++++ EXTRACTED DATA ++++

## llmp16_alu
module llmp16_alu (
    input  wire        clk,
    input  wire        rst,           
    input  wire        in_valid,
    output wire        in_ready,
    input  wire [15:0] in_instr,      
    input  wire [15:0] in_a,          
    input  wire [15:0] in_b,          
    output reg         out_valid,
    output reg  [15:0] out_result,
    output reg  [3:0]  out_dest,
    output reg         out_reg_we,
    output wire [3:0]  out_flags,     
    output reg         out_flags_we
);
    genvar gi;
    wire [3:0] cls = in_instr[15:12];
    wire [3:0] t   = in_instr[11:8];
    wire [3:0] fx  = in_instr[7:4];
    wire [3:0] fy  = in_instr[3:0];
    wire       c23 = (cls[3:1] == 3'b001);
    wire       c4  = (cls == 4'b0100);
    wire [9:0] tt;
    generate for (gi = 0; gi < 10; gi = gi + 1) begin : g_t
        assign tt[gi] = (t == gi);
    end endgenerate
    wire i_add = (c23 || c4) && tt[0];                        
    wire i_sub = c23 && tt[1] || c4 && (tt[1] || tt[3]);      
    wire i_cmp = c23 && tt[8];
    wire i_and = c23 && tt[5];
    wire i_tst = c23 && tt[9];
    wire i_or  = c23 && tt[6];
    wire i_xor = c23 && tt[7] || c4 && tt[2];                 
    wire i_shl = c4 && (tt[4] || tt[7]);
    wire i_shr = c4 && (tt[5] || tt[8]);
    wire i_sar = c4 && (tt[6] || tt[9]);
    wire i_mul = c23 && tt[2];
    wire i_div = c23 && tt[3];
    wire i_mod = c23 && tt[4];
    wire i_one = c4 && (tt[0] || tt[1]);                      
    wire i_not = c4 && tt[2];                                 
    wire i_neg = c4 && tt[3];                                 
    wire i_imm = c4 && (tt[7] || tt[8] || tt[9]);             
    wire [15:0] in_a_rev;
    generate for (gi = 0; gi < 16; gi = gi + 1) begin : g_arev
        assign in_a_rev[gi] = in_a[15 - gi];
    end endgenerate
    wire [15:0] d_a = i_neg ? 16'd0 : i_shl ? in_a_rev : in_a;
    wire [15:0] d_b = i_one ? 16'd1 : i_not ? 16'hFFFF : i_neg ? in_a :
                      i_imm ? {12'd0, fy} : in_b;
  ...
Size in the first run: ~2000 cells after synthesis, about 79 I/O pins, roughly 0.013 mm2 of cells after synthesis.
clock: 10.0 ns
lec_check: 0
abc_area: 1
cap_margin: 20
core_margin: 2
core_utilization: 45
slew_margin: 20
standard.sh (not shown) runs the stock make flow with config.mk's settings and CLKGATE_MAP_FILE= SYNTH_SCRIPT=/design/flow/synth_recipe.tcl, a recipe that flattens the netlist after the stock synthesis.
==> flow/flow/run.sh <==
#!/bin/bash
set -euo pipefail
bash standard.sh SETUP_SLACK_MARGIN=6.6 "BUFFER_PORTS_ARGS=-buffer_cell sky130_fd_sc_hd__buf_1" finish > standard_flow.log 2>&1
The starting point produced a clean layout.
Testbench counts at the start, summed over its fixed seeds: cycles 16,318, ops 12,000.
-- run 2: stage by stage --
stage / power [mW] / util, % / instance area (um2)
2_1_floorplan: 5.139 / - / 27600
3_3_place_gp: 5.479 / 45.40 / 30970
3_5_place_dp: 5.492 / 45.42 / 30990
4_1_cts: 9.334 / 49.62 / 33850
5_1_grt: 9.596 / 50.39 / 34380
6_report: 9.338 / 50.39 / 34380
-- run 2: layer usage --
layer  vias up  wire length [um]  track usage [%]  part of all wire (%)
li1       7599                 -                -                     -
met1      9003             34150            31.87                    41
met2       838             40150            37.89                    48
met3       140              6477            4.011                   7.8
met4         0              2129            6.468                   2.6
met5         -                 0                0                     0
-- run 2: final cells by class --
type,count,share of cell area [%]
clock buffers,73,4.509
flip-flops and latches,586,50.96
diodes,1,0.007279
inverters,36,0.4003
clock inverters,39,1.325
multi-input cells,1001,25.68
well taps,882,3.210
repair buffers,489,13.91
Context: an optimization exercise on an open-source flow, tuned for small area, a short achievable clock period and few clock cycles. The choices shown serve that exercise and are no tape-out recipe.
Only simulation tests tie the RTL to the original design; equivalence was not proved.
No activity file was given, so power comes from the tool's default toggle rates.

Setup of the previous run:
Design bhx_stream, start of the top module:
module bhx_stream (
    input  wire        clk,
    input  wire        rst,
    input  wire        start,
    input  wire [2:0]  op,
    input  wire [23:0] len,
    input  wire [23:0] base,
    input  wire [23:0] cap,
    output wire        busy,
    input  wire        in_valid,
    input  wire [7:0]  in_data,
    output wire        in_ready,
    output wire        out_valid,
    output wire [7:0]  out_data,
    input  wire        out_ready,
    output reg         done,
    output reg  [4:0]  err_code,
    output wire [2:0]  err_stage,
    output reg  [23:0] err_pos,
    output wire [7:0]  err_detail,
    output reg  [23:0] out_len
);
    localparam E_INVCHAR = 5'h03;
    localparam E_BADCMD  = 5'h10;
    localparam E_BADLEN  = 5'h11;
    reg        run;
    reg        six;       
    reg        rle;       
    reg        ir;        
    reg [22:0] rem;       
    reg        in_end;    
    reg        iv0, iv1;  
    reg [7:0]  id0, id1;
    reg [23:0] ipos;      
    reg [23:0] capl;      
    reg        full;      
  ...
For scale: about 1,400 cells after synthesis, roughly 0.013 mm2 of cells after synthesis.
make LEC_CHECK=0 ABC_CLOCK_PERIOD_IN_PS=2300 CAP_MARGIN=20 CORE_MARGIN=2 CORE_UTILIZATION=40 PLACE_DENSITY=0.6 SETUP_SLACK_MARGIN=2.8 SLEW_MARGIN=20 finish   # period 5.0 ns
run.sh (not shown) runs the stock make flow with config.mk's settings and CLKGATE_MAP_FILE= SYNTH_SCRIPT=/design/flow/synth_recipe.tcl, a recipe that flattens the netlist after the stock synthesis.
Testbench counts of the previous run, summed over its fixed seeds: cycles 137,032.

++++
++++ EXTRACTED DATA ++++

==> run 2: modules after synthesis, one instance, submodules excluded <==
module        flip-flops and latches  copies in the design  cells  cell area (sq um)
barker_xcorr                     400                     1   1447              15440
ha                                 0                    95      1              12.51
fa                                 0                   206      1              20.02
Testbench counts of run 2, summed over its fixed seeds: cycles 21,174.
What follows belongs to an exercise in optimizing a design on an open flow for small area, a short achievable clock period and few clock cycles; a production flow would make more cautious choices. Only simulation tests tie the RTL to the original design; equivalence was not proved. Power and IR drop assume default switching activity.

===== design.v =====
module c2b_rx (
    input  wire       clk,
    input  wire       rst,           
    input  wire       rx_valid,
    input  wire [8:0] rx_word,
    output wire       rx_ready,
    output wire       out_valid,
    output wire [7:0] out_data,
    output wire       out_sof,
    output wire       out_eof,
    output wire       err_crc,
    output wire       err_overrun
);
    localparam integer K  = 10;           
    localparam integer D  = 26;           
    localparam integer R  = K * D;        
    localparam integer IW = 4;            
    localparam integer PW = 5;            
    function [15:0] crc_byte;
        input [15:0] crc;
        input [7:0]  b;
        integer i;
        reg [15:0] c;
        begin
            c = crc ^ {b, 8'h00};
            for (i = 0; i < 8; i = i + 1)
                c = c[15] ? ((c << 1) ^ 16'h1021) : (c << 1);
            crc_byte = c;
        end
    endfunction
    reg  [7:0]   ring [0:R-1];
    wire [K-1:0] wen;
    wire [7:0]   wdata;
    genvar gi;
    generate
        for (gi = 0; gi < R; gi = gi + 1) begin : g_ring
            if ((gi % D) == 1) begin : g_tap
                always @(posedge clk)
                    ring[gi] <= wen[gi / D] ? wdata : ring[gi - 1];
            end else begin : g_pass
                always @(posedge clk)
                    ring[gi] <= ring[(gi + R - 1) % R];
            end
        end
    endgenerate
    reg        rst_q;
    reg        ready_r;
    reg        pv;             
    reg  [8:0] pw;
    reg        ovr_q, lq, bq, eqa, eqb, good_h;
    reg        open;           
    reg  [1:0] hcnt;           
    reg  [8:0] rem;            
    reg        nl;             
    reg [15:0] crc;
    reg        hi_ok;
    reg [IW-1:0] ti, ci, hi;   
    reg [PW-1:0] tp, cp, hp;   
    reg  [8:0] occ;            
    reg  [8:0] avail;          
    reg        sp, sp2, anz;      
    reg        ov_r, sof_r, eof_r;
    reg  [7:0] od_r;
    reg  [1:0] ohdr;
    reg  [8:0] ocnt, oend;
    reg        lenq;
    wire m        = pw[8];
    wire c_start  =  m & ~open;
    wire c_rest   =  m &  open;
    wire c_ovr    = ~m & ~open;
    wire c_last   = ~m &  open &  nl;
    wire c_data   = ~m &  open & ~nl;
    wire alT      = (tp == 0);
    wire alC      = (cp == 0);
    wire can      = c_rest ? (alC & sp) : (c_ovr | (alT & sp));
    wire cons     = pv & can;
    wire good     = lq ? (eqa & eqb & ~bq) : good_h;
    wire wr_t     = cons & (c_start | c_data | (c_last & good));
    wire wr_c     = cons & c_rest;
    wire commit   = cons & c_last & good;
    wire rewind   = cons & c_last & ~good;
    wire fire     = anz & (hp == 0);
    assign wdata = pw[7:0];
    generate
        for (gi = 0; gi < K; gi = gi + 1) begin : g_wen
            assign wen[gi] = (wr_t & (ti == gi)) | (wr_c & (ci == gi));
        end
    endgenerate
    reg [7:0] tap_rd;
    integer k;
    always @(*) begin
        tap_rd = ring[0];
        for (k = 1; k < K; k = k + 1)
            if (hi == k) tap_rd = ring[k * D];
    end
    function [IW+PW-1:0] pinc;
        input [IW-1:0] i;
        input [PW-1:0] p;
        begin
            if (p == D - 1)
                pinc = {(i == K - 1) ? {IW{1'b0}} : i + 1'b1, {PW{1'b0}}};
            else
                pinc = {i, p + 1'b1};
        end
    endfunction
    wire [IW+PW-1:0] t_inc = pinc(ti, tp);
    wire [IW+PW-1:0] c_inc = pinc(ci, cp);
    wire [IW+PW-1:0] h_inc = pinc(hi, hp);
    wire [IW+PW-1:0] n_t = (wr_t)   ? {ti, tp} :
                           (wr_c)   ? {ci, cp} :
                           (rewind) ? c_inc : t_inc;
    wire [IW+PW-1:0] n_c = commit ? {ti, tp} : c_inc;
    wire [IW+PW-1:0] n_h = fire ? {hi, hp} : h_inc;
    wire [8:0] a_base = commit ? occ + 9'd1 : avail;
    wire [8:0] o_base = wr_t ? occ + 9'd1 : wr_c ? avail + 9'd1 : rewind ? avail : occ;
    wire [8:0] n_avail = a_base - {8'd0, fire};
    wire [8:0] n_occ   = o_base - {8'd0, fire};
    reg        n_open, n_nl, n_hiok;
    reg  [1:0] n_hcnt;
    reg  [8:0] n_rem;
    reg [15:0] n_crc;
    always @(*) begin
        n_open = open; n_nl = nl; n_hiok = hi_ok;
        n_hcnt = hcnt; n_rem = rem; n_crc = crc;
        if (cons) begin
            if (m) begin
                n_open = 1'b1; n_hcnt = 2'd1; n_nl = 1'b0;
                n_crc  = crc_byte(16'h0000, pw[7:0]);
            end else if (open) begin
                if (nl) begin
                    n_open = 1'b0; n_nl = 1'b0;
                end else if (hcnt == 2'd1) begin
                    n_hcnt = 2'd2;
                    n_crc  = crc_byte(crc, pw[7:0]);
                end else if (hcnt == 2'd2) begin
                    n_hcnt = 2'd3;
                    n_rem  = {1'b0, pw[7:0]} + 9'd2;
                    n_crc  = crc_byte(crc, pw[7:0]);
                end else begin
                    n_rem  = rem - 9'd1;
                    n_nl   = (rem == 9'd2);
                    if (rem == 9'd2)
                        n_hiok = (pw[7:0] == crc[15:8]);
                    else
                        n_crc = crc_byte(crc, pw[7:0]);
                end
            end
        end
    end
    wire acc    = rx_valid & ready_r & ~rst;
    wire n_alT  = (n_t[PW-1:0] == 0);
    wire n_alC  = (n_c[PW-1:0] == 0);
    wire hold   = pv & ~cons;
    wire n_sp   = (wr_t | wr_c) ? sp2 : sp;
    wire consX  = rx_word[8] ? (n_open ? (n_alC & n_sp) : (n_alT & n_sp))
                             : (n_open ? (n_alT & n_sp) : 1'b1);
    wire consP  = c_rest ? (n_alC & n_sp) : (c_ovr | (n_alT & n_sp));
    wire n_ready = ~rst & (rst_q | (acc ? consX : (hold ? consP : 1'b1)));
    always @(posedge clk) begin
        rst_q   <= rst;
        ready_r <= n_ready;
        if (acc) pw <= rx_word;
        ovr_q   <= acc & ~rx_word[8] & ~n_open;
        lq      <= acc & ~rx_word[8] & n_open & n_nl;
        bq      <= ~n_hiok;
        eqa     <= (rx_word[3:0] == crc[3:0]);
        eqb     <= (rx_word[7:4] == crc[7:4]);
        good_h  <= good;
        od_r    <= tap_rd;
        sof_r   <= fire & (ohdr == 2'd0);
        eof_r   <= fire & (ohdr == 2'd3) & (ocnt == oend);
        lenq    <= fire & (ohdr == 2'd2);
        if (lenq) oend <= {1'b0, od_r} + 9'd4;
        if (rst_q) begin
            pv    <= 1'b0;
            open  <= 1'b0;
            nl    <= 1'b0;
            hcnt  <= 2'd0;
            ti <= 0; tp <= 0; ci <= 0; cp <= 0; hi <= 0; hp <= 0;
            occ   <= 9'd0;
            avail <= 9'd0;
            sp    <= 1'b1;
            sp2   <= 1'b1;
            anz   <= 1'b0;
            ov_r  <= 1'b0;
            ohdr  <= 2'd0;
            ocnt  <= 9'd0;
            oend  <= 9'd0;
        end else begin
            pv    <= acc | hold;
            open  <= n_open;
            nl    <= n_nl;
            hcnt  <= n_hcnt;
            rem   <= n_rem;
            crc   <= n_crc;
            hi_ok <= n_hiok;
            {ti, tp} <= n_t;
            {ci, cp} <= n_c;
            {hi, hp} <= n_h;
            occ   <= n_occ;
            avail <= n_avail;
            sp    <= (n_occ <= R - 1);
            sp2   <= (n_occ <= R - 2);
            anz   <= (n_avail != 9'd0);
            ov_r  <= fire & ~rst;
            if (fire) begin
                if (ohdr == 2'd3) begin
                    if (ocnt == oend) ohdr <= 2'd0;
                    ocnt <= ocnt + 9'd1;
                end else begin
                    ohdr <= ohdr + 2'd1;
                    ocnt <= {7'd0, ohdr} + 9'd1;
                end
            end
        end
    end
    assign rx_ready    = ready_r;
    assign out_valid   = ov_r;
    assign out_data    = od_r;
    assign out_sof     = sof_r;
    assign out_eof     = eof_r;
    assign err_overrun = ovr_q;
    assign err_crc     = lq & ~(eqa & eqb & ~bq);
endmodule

++++

* WHAT YOU WILL DO
What is needed is each line of the entries that contains the word "flops".

* SOLUTION TO THIS PROBLEM
flip-flops and latches,586,50.96
module        flip-flops and latches  copies in the design  cells  cell area (sq um)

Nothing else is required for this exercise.